- [EXERCISE]: Each entry needs to be reproduced exactly as it is.

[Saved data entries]
------------------------------------------------------------

**src/include/addr_params.svh**
```systemverilog
`ifndef ADDR_PARAMS_SVH
`define ADDR_PARAMS_SVH

// Width of a byte address on the data side
// The cache geometry in cache_pkg is derived from it
`define ALEN 15

`endif

```
**src/hdl/cache_pkg.sv**
```systemverilog
`default_nettype none

`include "addr_params.svh"

package cache_pkg;

    // One cache word is a 64-bit aligned doubleword
    localparam int data_size = 64;
    localparam int align_bits = $clog2(data_size / 8);

    // Word addresses drop the byte offset
    localparam int aligned_addr_size = `ALEN - align_bits;

    typedef logic [aligned_addr_size-1:0] word_addr_t;

    // Request from outside, a read when write is low
    typedef struct packed {
        logic                 write;
        word_addr_t           addr;
        logic [data_size-1:0] wdata;
    } cache_req_t;

    // Read response, hit is low when the word came from a refill
    typedef struct packed {
        logic [data_size-1:0] data;
        logic                 hit;
    } cache_resp_t;

endpackage

`default_nettype wire

```
**src/hdl/load_front.sv**
```systemverilog
`timescale 1ns/1ns
`default_nettype none

// Request side of the data memory path
// Reads look up the cache, writes go to the cache and through to the store
module load_front #(
    parameter int index_bits = 6
) (
    input  wire                            clk,
    input  wire                            rst,
    input  wire                            req_valid,
    input  wire cache_pkg::cache_req_t     req,
    output logic                           busy,
    output logic                           resp_valid,
    output cache_pkg::cache_resp_t         resp,
    output cache_pkg::word_addr_t          cache_raddr,
    output logic                           cache_we,
    output cache_pkg::word_addr_t          cache_waddr,
    output logic [cache_pkg::data_size-1:0] cache_wdata,
    input  wire [cache_pkg::data_size-1:0] cache_rdata,
    input  wire                            lookup_valid,
    output logic                           store_strobe,
    output cache_pkg::cache_req_t          store_req,
    output logic                           miss_strobe,
    output cache_pkg::word_addr_t          miss_addr,
    input  wire                            fill_done,
    input  wire [cache_pkg::data_size-1:0] fill_data
);

    // The tag has to keep at least one bit of the word address
    if (index_bits >= cache_pkg::aligned_addr_size) begin : g_geometry_check
        $error("index_bits leaves no room for a tag");
    end

    logic                  accept;
    logic                  pending;
    logic                  missing;
    logic                  lookup_miss;
    cache_pkg::word_addr_t pend_addr;

    always_comb begin
        accept = req_valid && !busy;
        lookup_miss = pending && !lookup_valid;
        // Busy rises in the lookup cycle of a miss and holds through fill_done
        busy = missing || lookup_miss;
    end

    always_ff @(posedge clk) begin
        if (rst) begin
            pending <= 1'b0;
            missing <= 1'b0;
        end else begin
            pending <= accept && !req.write;
            if (lookup_miss) begin
                missing <= 1'b1;
            end else if (fill_done) begin
                missing <= 1'b0;
            end
        end
    end

    // Address of the read in flight, held while its refill runs
    always_ff @(posedge clk) begin
        if (accept && !req.write) begin
            pend_addr <= req.addr;
        end
    end

    assign cache_raddr = req.addr;

    // Single write port, refills only land while busy blocks new writes
    always_comb begin
        cache_we = (accept && req.write) || fill_done;
        if (fill_done) begin
            cache_waddr = pend_addr;
            cache_wdata = fill_data;
        end else begin
            cache_waddr = req.addr;
            cache_wdata = req.wdata;
        end
    end

    assign store_strobe = accept && req.write;
    assign store_req = req;

    assign miss_strobe = lookup_miss;
    assign miss_addr = pend_addr;

    always_comb begin
        resp_valid = (pending && lookup_valid) || fill_done;
        resp.hit = !fill_done;
        resp.data = fill_done ? fill_data : cache_rdata;
    end

endmodule

`default_nettype wire

```
**config.mk**
```make
export PLATFORM = sky130hd
export DESIGN_NAME = load_front
export DESIGN_NICKNAME = d
export VERILOG_FILES = /design/src/hdl/cache_pkg.sv /design/src/hdl/load_front.sv
export VERILOG_INCLUDE_DIRS = /design/src /design/src/include
export SDC_FILE = /design/constraint.sdc
export NUM_CORES = 1
export LEC_CHECK = 0
export ABC_AREA = 1
export BUFFER_PORTS_ARGS = -buffer_cell sky130_fd_sc_hd__buf_2
export CORE_AREA = 2 2 180 182
export CTS_BUF_LIST = sky130_fd_sc_hd__clkbuf_16
export CTS_CLUSTER_DIAMETER = 40
export DETAILED_ROUTE_END_ITERATION = 6
export DIE_AREA = 0 0 182 184
export SYNTH_ARGS = -nofsm -noshare
export SYNTH_HDL_FRONTEND = slang
export SYNTH_SLANG_ARGS = --single-unit
```
**constraint.sdc**
```tcl
create_clock -name clk -period 1.6 [get_ports clk]
set_input_delay 0.16 -clock clk [delete_from_list [all_inputs] [get_ports clk]]
set_output_delay 0.16 -clock clk [all_outputs]
set_load 0.02 [all_outputs]
```
==> run metrics <==
CTS tree done; status completed; max_cap viols 0; setup slack at placement 0.293 ns; Worst VDD drop 0.366 mV; commonest non-fill, non-tap cell in the layout buf_2; setup violators final 0; Worst Tran Pin Value 0.379 ns; Slowest-stage cell, CP buf_12; Seq/Total Area, Yosys 15.1%; gr ovfl total 0; layout cell share with drive strength beyond 1 54.5%; Avg WL per Cell 10.9 um; Final Cycle Share 82.7%; Clk pin slew, worst setup/hold paths 0.05 ns; Seq cells post-synth 14; Hold Path Origin rst; postcts setup bufs 0; Worst Path Arrival 1.16 ns; Reg2Reg Depth 4; Power Total 2.58 mW; met1 Usage GRT 8.15%; CP Class primary input to output port; Mapped Cells 500; CTS Sinks 14; most frequent cells in the layout 456 x buf_2, 362 x nand2_1, 12 x edfxtp_1, 6 x inv_1, 4 x buf_12; length of the first detailed-routing pass in iterations 4; hold crit path type primary input to register; # hold bufs at CTS 0; Max Slew Vio Count 0; reg2reg setup slack 0.41 ns; DIE HEIGHT 184 um; Final GP Congestion 0.788; GR Util met3 1.23%; Crit Reg-Reg Endpoint miss_addr[1]; hold depth 2; Cell Area, Synth 0.00266 mm^2; 1st-iter DRT viols 159; initial antenna violation count 2; Site Rows 65; fin area 0.00475 mm^2; # DRC 0; vias in the first global route 3,657; LEAKAGE 3.19 nW; Top Ports 457; Final Hold Vio Count 0; critical path endpoint category output port; CP Max Fanout 76; hold path endpoint missing; fin crit period 1.32 ns; global-route wire length before repair 18,600 um; Pwr per Cell Area 543 mW/mm^2; Skew-Pair Late Insertion Delay 0.25 ns; Setup WS post-layout 0.277 ns; critical path startpoint category primary input; largest net degree at the start of global routing 82; Initial Util 8.47%; clk root buf clkbuf_16; CP Cell Sequence buf_2 > buf_12 > nand2_1 > nand2_1 > buf_2; gr usage total 6.93%; die footprint 0.0335 mm^2; Fmax 756 MHz; Fin Clk Skew 0.00228 ns; RSZ-0062 raised after global routing no; die span in x 182 um; post_cts resized 0; total routed wirelength 13,700 um; Buffers on Ports 456; via count 4,305; worst r2r src pending; distinct cell type count after synthesis 11; Most Used Layer, Global Route met2; Worst EP required 1.44 ns; YS warnings 0; H-tree depth 1; placed inst area 0.00467 mm^2; Num CTS Buffers 3; syn_nets 710; slew margin rel. 74.7%; Via density 3.44; post-DP HPWL 11,500 um; Bufs on Longest Clock Path 2; M2 GR Usage 12.5%; Area Overhead vs Synth 78.7%; Core ar. 0.0314 mm^2; Setup TNS Final 0 ns; Avg Inst Size Synth 5.32 um^2; Routed Antenna Nets 0; Nets 1,062; n_diodes 0; peak per-stage delay on the critical path 0.32 ns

------------------------------------------------------------

- [ANSWER TO THIS TASK]:
**src/include/addr_params.svh**
```systemverilog
`ifndef ADDR_PARAMS_SVH
`define ADDR_PARAMS_SVH

// Width of a byte address on the data side
// The cache geometry in cache_pkg is derived from it
`define ALEN 15

`endif

```
**src/hdl/cache_pkg.sv**
```systemverilog
`default_nettype none

`include "addr_params.svh"

package cache_pkg;

    // One cache word is a 64-bit aligned doubleword
    localparam int data_size = 64;
    localparam int align_bits = $clog2(data_size / 8);

    // Word addresses drop the byte offset
    localparam int aligned_addr_size = `ALEN - align_bits;

    typedef logic [aligned_addr_size-1:0] word_addr_t;

    // Request from outside, a read when write is low
    typedef struct packed {
        logic                 write;
        word_addr_t           addr;
        logic [data_size-1:0] wdata;
    } cache_req_t;

    // Read response, hit is low when the word came from a refill
    typedef struct packed {
        logic [data_size-1:0] data;
        logic                 hit;
    } cache_resp_t;

endpackage

`default_nettype wire

```
**src/hdl/load_front.sv**
```systemverilog
`timescale 1ns/1ns
`default_nettype none

// Request side of the data memory path
// Reads look up the cache, writes go to the cache and through to the store
module load_front #(
    parameter int index_bits = 6
) (
    input  wire                            clk,
    input  wire                            rst,
    input  wire                            req_valid,
    input  wire cache_pkg::cache_req_t     req,
    output logic                           busy,
    output logic                           resp_valid,
    output cache_pkg::cache_resp_t         resp,
    output cache_pkg::word_addr_t          cache_raddr,
    output logic                           cache_we,
    output cache_pkg::word_addr_t          cache_waddr,
    output logic [cache_pkg::data_size-1:0] cache_wdata,
    input  wire [cache_pkg::data_size-1:0] cache_rdata,
    input  wire                            lookup_valid,
    output logic                           store_strobe,
    output cache_pkg::cache_req_t          store_req,
    output logic                           miss_strobe,
    output cache_pkg::word_addr_t          miss_addr,
    input  wire                            fill_done,
    input  wire [cache_pkg::data_size-1:0] fill_data
);

    // The tag has to keep at least one bit of the word address
    if (index_bits >= cache_pkg::aligned_addr_size) begin : g_geometry_check
        $error("index_bits leaves no room for a tag");
    end

    logic                  accept;
    logic                  pending;
    logic                  missing;
    logic                  lookup_miss;
    cache_pkg::word_addr_t pend_addr;

    always_comb begin
        accept = req_valid && !busy;
        lookup_miss = pending && !lookup_valid;
        // Busy rises in the lookup cycle of a miss and holds through fill_done
        busy = missing || lookup_miss;
    end

    always_ff @(posedge clk) begin
        if (rst) begin
            pending <= 1'b0;
            missing <= 1'b0;
        end else begin
            pending <= accept && !req.write;
            if (lookup_miss) begin
                missing <= 1'b1;
            end else if (fill_done) begin
                missing <= 1'b0;
            end
        end
    end

    // Address of the read in flight, held while its refill runs
    always_ff @(posedge clk) begin
        if (accept && !req.write) begin
            pend_addr <= req.addr;
        end
    end

    assign cache_raddr = req.addr;

    // Single write port, refills only land while busy blocks new writes
    always_comb begin
        cache_we = (accept && req.write) || fill_done;
        if (fill_done) begin
            cache_waddr = pend_addr;
            cache_wdata = fill_data;
        end else begin
            cache_waddr = req.addr;
            cache_wdata = req.wdata;
        end
    end

    assign store_strobe = accept && req.write;
    assign store_req = req;

    assign miss_strobe = lookup_miss;
    assign miss_addr = pend_addr;

    always_comb begin
        resp_valid = (pending && lookup_valid) || fill_done;
        resp.hit = !fill_done;
        resp.data = fill_done ? fill_data : cache_rdata;
    end

endmodule

`default_nettype wire

```
**config.mk**
```make
export PLATFORM = sky130hd
export DESIGN_NAME = load_front
export DESIGN_NICKNAME = d
export VERILOG_FILES = /design/src/hdl/cache_pkg.sv /design/src/hdl/load_front.sv
export VERILOG_INCLUDE_DIRS = /design/src /design/src/include
export SDC_FILE = /design/constraint.sdc
export NUM_CORES = 1
export LEC_CHECK = 0
export ABC_AREA = 1
export BUFFER_PORTS_ARGS = -buffer_cell sky130_fd_sc_hd__buf_2
export CORE_AREA = 2 2 180 182
export CTS_BUF_LIST = sky130_fd_sc_hd__clkbuf_16
export CTS_CLUSTER_DIAMETER = 40
export DETAILED_ROUTE_END_ITERATION = 6
export DIE_AREA = 0 0 182 184
export SYNTH_ARGS = -nofsm -noshare
export SYNTH_HDL_FRONTEND = slang
export SYNTH_SLANG_ARGS = --single-unit
```
**constraint.sdc**
```tcl
create_clock -name clk -period 1.6 [get_ports clk]
set_input_delay 0.16 -clock clk [delete_from_list [all_inputs] [get_ports clk]]
set_output_delay 0.16 -clock clk [all_outputs]
set_load 0.02 [all_outputs]
```
==> run metrics <==
CTS tree done; status completed; max_cap viols 0; setup slack at placement 0.293 ns; Worst VDD drop 0.366 mV; commonest non-fill, non-tap cell in the layout buf_2; setup violators final 0; Worst Tran Pin Value 0.379 ns; Slowest-stage cell, CP buf_12; Seq/Total Area, Yosys 15.1%; gr ovfl total 0; layout cell share with drive strength beyond 1 54.5%; Avg WL per Cell 10.9 um; Final Cycle Share 82.7%; Clk pin slew, worst setup/hold paths 0.05 ns; Seq cells post-synth 14; Hold Path Origin rst; postcts setup bufs 0; Worst Path Arrival 1.16 ns; Reg2Reg Depth 4; Power Total 2.58 mW; met1 Usage GRT 8.15%; CP Class primary input to output port; Mapped Cells 500; CTS Sinks 14; most frequent cells in the layout 456 x buf_2, 362 x nand2_1, 12 x edfxtp_1, 6 x inv_1, 4 x buf_12; length of the first detailed-routing pass in iterations 4; hold crit path type primary input to register; # hold bufs at CTS 0; Max Slew Vio Count 0; reg2reg setup slack 0.41 ns; DIE HEIGHT 184 um; Final GP Congestion 0.788; GR Util met3 1.23%; Crit Reg-Reg Endpoint miss_addr[1]; hold depth 2; Cell Area, Synth 0.00266 mm^2; 1st-iter DRT viols 159; initial antenna violation count 2; Site Rows 65; fin area 0.00475 mm^2; # DRC 0; vias in the first global route 3,657; LEAKAGE 3.19 nW; Top Ports 457; Final Hold Vio Count 0; critical path endpoint category output port; CP Max Fanout 76; hold path endpoint missing; fin crit period 1.32 ns; global-route wire length before repair 18,600 um; Pwr per Cell Area 543 mW/mm^2; Skew-Pair Late Insertion Delay 0.25 ns; Setup WS post-layout 0.277 ns; critical path startpoint category primary input; largest net degree at the start of global routing 82; Initial Util 8.47%; clk root buf clkbuf_16; CP Cell Sequence buf_2 > buf_12 > nand2_1 > nand2_1 > buf_2; gr usage total 6.93%; die footprint 0.0335 mm^2; Fmax 756 MHz; Fin Clk Skew 0.00228 ns; RSZ-0062 raised after global routing no; die span in x 182 um; post_cts resized 0; total routed wirelength 13,700 um; Buffers on Ports 456; via count 4,305; worst r2r src pending; distinct cell type count after synthesis 11; Most Used Layer, Global Route met2; Worst EP required 1.44 ns; YS warnings 0; H-tree depth 1; placed inst area 0.00467 mm^2; Num CTS Buffers 3; syn_nets 710; slew margin rel. 74.7%; Via density 3.44; post-DP HPWL 11,500 um; Bufs on Longest Clock Path 2; M2 GR Usage 12.5%; Area Overhead vs Synth 78.7%; Core ar. 0.0314 mm^2; Setup TNS Final 0 ns; Avg Inst Size Synth 5.32 um^2; Routed Antenna Nets 0; Nets 1,062; n_diodes 0; peak per-stage delay on the critical path 0.32 ns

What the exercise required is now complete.